Saved data entries
File: src/rtl/core/bilinear_image_scaler_top_defines.svh
// assertion macros for the bilinear image scaler
// used by bilinear_image_scaler_top; needs clk and arst_n in scope
`ifndef BILINEAR_IMAGE_SCALER_TOP_DEFINES_SVH
`define BILINEAR_IMAGE_SCALER_TOP_DEFINES_SVH
`ifndef ASSERT_OFF
`define BIS_ASSERT_IMPLY(label, ante, cons) \
	label: assert property (@(posedge clk) disable iff (!arst_n) (ante) |-> (cons)) \
		else $error("bis assertion failed");
`define BIS_ASSERT_NEVER(label, cond) \
	label: assert property (@(posedge clk) disable iff (!arst_n) !(cond)) \
		else $error("bis assertion failed");
`else
`define BIS_ASSERT_IMPLY(label, ante, cons)
`define BIS_ASSERT_NEVER(label, cond)
`endif
`endif

File: src/rtl/core/bis_pkg.sv
// shared types and constants of the bilinear image scaler
// no dependencies
package bis_pkg;
	localparam int IDX_W   = 16;
	localparam int PIX_W   = 24;
	localparam int COORD_W = 12;
	localparam int STEP_W  = 24;
	localparam int SIZE_W  = 9;
	localparam int POS_W   = COORD_W + STEP_W;
	localparam int STORE_DEPTH = 1 << IDX_W;
	localparam int IQ_DEPTH = 4;
	localparam int IQ_AW    = 2;
	localparam int OQ_DEPTH = 8;
	localparam int OQ_AW    = 3;
	localparam logic [7:0] CH_MAX = 8'hff;

	typedef enum logic {
		ACT_LOAD = 1'b0,
		ACT_REQ  = 1'b1
	} act_t;

	typedef enum logic [1:0] {
		CFG_SRC_WIDTH  = 2'd0,
		CFG_SRC_HEIGHT = 2'd1,
		CFG_X_STEP     = 2'd2,
		CFG_Y_STEP     = 2'd3
	} cfg_idx_t;

	typedef struct packed {
		act_t             act;
		logic [IDX_W-1:0] idx;
		logic [PIX_W-1:0] pix;
		logic [POS_W-1:0] pos_x;
		logic [POS_W-1:0] pos_y;
	} cmd_t;

	typedef struct packed {
		logic [SIZE_W-1:0] src_width;
		logic [SIZE_W-1:0] src_height;
	} size_cfg_t;

	typedef struct packed {
		logic reserve;
		logic wr;
	} rq_ctl_t;

	typedef struct packed {
		logic space_ok;
		logic full;
	} rq_stat_t;
endpackage

File: src/rtl/core/bis_front.sv
// front end: takes items, forms source positions, queues commands
// depends on bis_pkg
module bis_front (
	input  logic                       clk,
	input  logic                       arst_n,
	input  logic                       push,
	output logic                       full,
	input  logic                       action,
	input  logic [bis_pkg::IDX_W-1:0]  load_index,
	input  logic [bis_pkg::PIX_W-1:0]  pixel_in,
	input  logic [bis_pkg::COORD_W-1:0] out_col,
	input  logic [bis_pkg::COORD_W-1:0] out_row,
	input  logic [bis_pkg::STEP_W-1:0] x_step,
	input  logic [bis_pkg::STEP_W-1:0] y_step,
	input  logic                       deq,
	output logic                       head_valid,
	output bis_pkg::cmd_t              head
);
	import bis_pkg::*;

	cmd_t            entry_q [IQ_DEPTH];
	logic [IQ_AW-1:0] wptr_q, rptr_q;
	logic [IQ_AW:0]   cnt_q;
	cmd_t            cmd;
	logic            wr, rd;

	always_comb begin
		cmd.act   = act_t'(action);
		cmd.idx   = load_index;
		cmd.pix   = pixel_in;
		cmd.pos_x = POS_W'(out_col) * POS_W'(x_step);
		cmd.pos_y = POS_W'(out_row) * POS_W'(y_step);
	end

	assign full       = (cnt_q == (IQ_AW+1)'(IQ_DEPTH));
	assign head_valid = (cnt_q != '0);
	assign head       = entry_q[rptr_q];
	assign wr         = push && !full;
	assign rd         = deq && head_valid;

	always_ff @(posedge clk) begin
		if (wr) begin
			entry_q[wptr_q] <= cmd;
		end
	end

	always_ff @(posedge clk or negedge arst_n) begin
		if (!arst_n) begin
			wptr_q <= '0;
			rptr_q <= '0;
			cnt_q  <= '0;
		end else begin
			if (wr) begin
				wptr_q <= wptr_q + 1'b1;
			end
			if (rd) begin
				rptr_q <= rptr_q + 1'b1;
			end
			cnt_q <= cnt_q + (IQ_AW+1)'(wr) - (IQ_AW+1)'(rd);
		end
	end
endmodule

File: config.mk
export PLATFORM = sky130hd
export DESIGN_NAME = bis_front
export DESIGN_NICKNAME = d
export VERILOG_FILES = /design/src/rtl/core/bilinear_image_scaler_top_defines.svh /design/src/rtl/core/bis_pkg.sv /design/src/rtl/core/bis_front.sv
export SDC_FILE = /design/constraint.sdc
export NUM_CORES = 2
export LEC_CHECK = 0
export BUFFER_PORTS_ARGS = -buffer_cell sky130_fd_sc_hd__buf_2
export CAP_MARGIN = 15
export CORE_MARGIN = 4
export CORE_UTILIZATION = 53
export DETAILED_ROUTE_END_ITERATION = 12
export PLACE_DENSITY = 0.71
export SLEW_MARGIN = 10
export SYNTH_ARGS = -nofsm -noshare
export SYNTH_HDL_FRONTEND = slang
export SYNTH_SLANG_ARGS = --single-unit
File: constraint.sdc
create_clock -name clk -period 6.7 [get_ports clk]
set_input_delay 1.005 -clock clk [delete_from_list [all_inputs] [get_ports clk]]
set_output_delay 1.005 -clock clk [all_outputs]
set_load 0.1 [all_outputs]
Word-level counts from Yosys, hierarchy flattened --
Memory sizes are Yosys's and may differ from the RTL's. Cells that the tools add are included.
Word-level totals: memory bits (writable) 452, memory bits (read-only) 0, register bits 7, bits in latches 0, output and inout port bits 115, input port bits 117, memories kept 1
Operators by class: $lt $le $gt $ge 0, multiplexer cells 2, $add $sub $neg 4, multipliers 2, bitwise gates (word level) 0, reduce and logical (&&, ||, !) cells 4, equal/unequal tests 1, shifts and indexed selects 0, div/mod/pow operators 0
Memory list:
- entry_q | words 4, width 113, rd ports 1, clocked after Yosys merged registers in 0, wr ports 1, RTL line bis_front.sv:21 | cmd_t entry_q [IQ_DEPTH];
Operator list (count):
- 12-bit by 24-bit multiplier with 36-bit output | 2
- 2-bit by 1-bit adder with 2-bit output, second input constant | 2
- 3-bit by 1-bit adder with 3-bit output | 1
- 3-bit equality test, second input constant | 1
- 3-bit nonzero test | 1
- 3-bit by 1-bit subtractor with 3-bit output | 1
- 1-bit logical AND | 2
- 1-bit 2-to-1 mux | 2
- 1-bit zero test | 1

Longest topological paths before layout --
depth in word-level cells 5, gate-level depth with buffers 22, mapped depth without buffers 20

Worst setup path before layout --
No wires, ideal clock.
path kind input port to flip-flop, from in y_step[15] (netlist name), to mem entry_q[0][26] (netlist name), data pin, setup time 0.273 ns, stages on the path 19, setup slack 0.822 ns, arrival 5.605 ns, cells stage by stage clkbuf_1 nand2_1 fa_1 inv_1 fa_1 fa_1 fa_1 inv_1 fa_1 inv_1 ha_1 a21oi_1 o21ai_1 a21o_1 a221o_1 a31oi_4 o21bai_1 a211oi_1 nor2_1
RTL lines:
- start: declaration | RTL line bis_front.sv:14 | input logic [bis_pkg::STEP_W-1:0] y_step,
- end: declaration | RTL line bis_front.sv:21

==> flow_summary.ini <==
[status]
outcome = complete, no violations

[hold_path]
type_of_the_tightest_min_delay_check = input port to asynchronous set/reset pin

[yosys]
synthesis.yosys.warnings = 0
synthesis.area_per_instance_um2 = 12.5
yosys.area_share.xor_xnor = 0.0157
synth.net_count = 3481
synth-seq-area-share = 0.397
synth_ff_type = edfxtp_1
post-synth-top-area-fraction = 0.392
synthesis.instances = 2769
synthesized_area_fraction_occupied_by_adder_cells = 0.311
synth-edff-count = 452
synth_top_family_by_area = adder cells
async_reset_ff_frac = 0.0153
synth_top_cell_by_area = edfxtp_1
netlist_top_cells_area = edfxtp_1 (39%), fa_1 (26%), mux4_2 (7.4%)
synth_compound_gate_area_share = 0.0353
synth_mux_area_frac = 0.0736
synth-simple-area-share = 0.0951
synthDistinctLibCells = 67
synthMostInstantiatedCell = inv_1
mappedNetlistArea_mm2 = 0.0346
yosys-top-cells-count = inv_1 (527), edfxtp_1 (452), fa_1 (441)
ys_seq_elements = 459

[sta]
timing.final.ws_setup_ns = 0.568
clock-skew-final_ns = 0.0306
max_clock_freq_ghz = 0.163
rsz0062_at_grt = false
final_hold_vio_count = 0
final-max-slew-violation-count = 0
setup_viol_count_final = 0
worst_slew_margin_rel = 0.318
setup-tns-final_ns = 0
timing.final.crit_share = 0.915
worst_slew_pin_slew_ns = 1.02
finalWorstPathRequiredPeriod_ns = 6.13

[layout]
drive_gt1_frac = 0.155
area_delta_synth_final_pct = 9.59
fill_cells = 5103
finish.net_count = 3645
final-instance-count-excl-fill = 3831

[route]
drt_pass1_iterations = 5
route.antenna.remaining_nets = 0
wirelength_mm = 74.7
drtIter0Drc = 1522
detail_route.vias_per_cell = 5.50
detail_route.drc_violations = 0
route.vias.total = 21100
detail_route.wl_per_cell_um = 19.5

[clock_network]
clk_pin_slew_ns = 0.06
worstSkewPairLatency_ns = 0.57
cts_setup_buffers = 0
cts_inserted_buffers = 44
cts_hold_buffers = 0
library_cell_used_as_clock_root_buffer = clkbuf_16
post_cts_resized = 0
clockBufferDepth = 3
cts_tree = built
cts_htree_levels = 2
cts.sinks = 459

[worst_setup_path]
worst_r2r_path_depth = 4
timing.critical_path.arrival_ns = 6.40
timing.critical_path.from_type = input port
worst-path-max-fanout = 24
type_of_element_capturing_the_critical_path = flop
setup.worst_path.class = input port to flop
crit_required_ns = 6.97

[floorplan]
initial_cell_density_of_the_core = 0.536
number_of_placed_i_o_pins = 232
core_mm2 = 0.0646
core.rowCount = 93
dieHeight_um = 263
fp.dieW_um = 263
floorplan.die_area_mm2 = 0.0694

[placed_design]
dp_hpwl_mm = 55.1
gpl_wtd_cong = 0.885
port_buffers = 231
preCtsSetupSlack_ns = 0.0534
dp.cells = 3742

[global_route]
globalRouteOverflowTotal = 0
grt_antenna_before_repair = 9
grt_start_max_net_pins = 70
grtUsageTotal = 0.222
grt_first_pass_wirelength_mm = 123
first_global_vias = 23000

[job]
maxCapViolCount = 0
## critical path, cell delays in order
cell      delay (ns)
buf_2           0.42
nand2_1         0.15
fa_1            0.56
inv_1           0.06
fa_1            0.54
fa_1            0.42
fa_1            0.50
inv_1           0.06
fa_1            0.47
inv_1           0.04
ha_1            0.35
a21oi_1         0.22
o21ai_1         0.14
a211oi_2        0.36
nand2_1         0.15
a211oi_1        0.47
o21ai_1         0.20
nand3_1         0.13
a221oi_1        0.12
## routing by layer
layer | track usage | routed length, um | part of all wire | vias up
met4 | 0.0755 | 2620 | 0.035 | 4
met2 | 0.362 | 36400 | 0.49 | 728
met5 | 0 | 23 | 0.00031 | -
li1 | - | - | - | 9295
met3 | 0.0423 | 5350 | 0.072 | 154
met1 | 0.304 | 30300 | 0.41 | 10900
## cell families after synthesis
| logic type | count (synthesis) |
|---|---|
| AO/OA/AOI/OAI | 177 |
| buffers and inverters | 658 |
| XOR/XNOR | 62 |
| multiplexers | 113 |
| AND/OR/NAND/NOR | 705 |
| adder cells (fa/ha/maj) | 595 |
| flip-flops | 459 |
## placed cells by master (no fill, tap or decap), types with 6 or more instances in the layout
master and instances:
a21o_1 21, o21bai_1 8, clkinv_1 6, buf_2 231, a211oi_1 8, inv_1 527
o21ai_1 7, a31oi_1 6, clkbuf_1 17, diode_2 8, and2_4 6, clkbuf_16 45
buf_4 16, nand3_1 12, and2_1 183, xnor2_1 43, a21oi_1 65, ha_1 154
edfxtp_1 452, a21oi_2 8, mux4_2 113, nand2_1 435, nor2_1 27, xor2_1 19
and3_1 6, fa_1 441, o21ai_0 19
## final timing paths
check / startpoint / end / slack, ns
setup / recovery: out_row[6] / entry_q[2][33]$_DFFE_PP_ / 0.57
hold / removal: arst_n / cnt_q[2]$_DFF_PN0_ / 0.26
setup reg to reg: cnt_q[2]$_DFF_PN0_ / entry_q[0][81]$_DFFE_PP_ / 3.94
hold reg to reg: cnt_q[0]$_DFF_PN0_ / cnt_q[0]$_DFF_PN0_ / 0.56
max in group asynchronous: arst_n / rptr_q[0]$_DFFE_PN0P_ / 6.24
min in group clk: cnt_q[0]$_DFF_PN0_ / cnt_q[0]$_DFF_PN0_ / 0.56
## cell type report
| type | count | area (um^2) | area share |
|---|---|---|---|
| antenna | 8 | 20.0 | 0.000528 |
| tap | 855 | 1070 | 0.0282 |
| multi-input combinational | 1652 | 18400 | 0.484 |
| clock buffer | 65 | 1230 | 0.0325 |
| timing repair buffer | 248 | 1300 | 0.0342 |
| sequential | 459 | 13800 | 0.363 |
| clock inverter | 16 | 193 | 0.00508 |
| inverter | 528 | 1980 | 0.0523 |
## state kept, by name, indices dropped and copies added, names as in the netlist
register  cells
cnt_q         3
rptr_q        2
entry_q     452
wptr_q        2
## through the flow
stage               hold slack, ns   util  instance area [um^2]
floorplan                    0.495      -                 34600
global route                 0.245  0.587                 37900
global placement             0.506  0.565                 36500
detailed placement           0.542  0.565                 36500
finish                       0.264  0.587                 37900
CTS                          0.235  0.587                 37900
Power is not shown: default switching activity piles up to over one toggle a cycle in this logic, so the estimate is an artifact.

**Problem requirements:**
Each line from the beginning of the entries to the line with "(ante) |-> (cons)) \" must be repeated exactly, with both end lines kept and no other lines given.

**Your solution:**
File: src/rtl/core/bilinear_image_scaler_top_defines.svh
// assertion macros for the bilinear image scaler
// used by bilinear_image_scaler_top; needs clk and arst_n in scope
`ifndef BILINEAR_IMAGE_SCALER_TOP_DEFINES_SVH
`define BILINEAR_IMAGE_SCALER_TOP_DEFINES_SVH
`ifndef ASSERT_OFF
`define BIS_ASSERT_IMPLY(label, ante, cons) \
	label: assert property (@(posedge clk) disable iff (!arst_n) (ante) |-> (cons)) \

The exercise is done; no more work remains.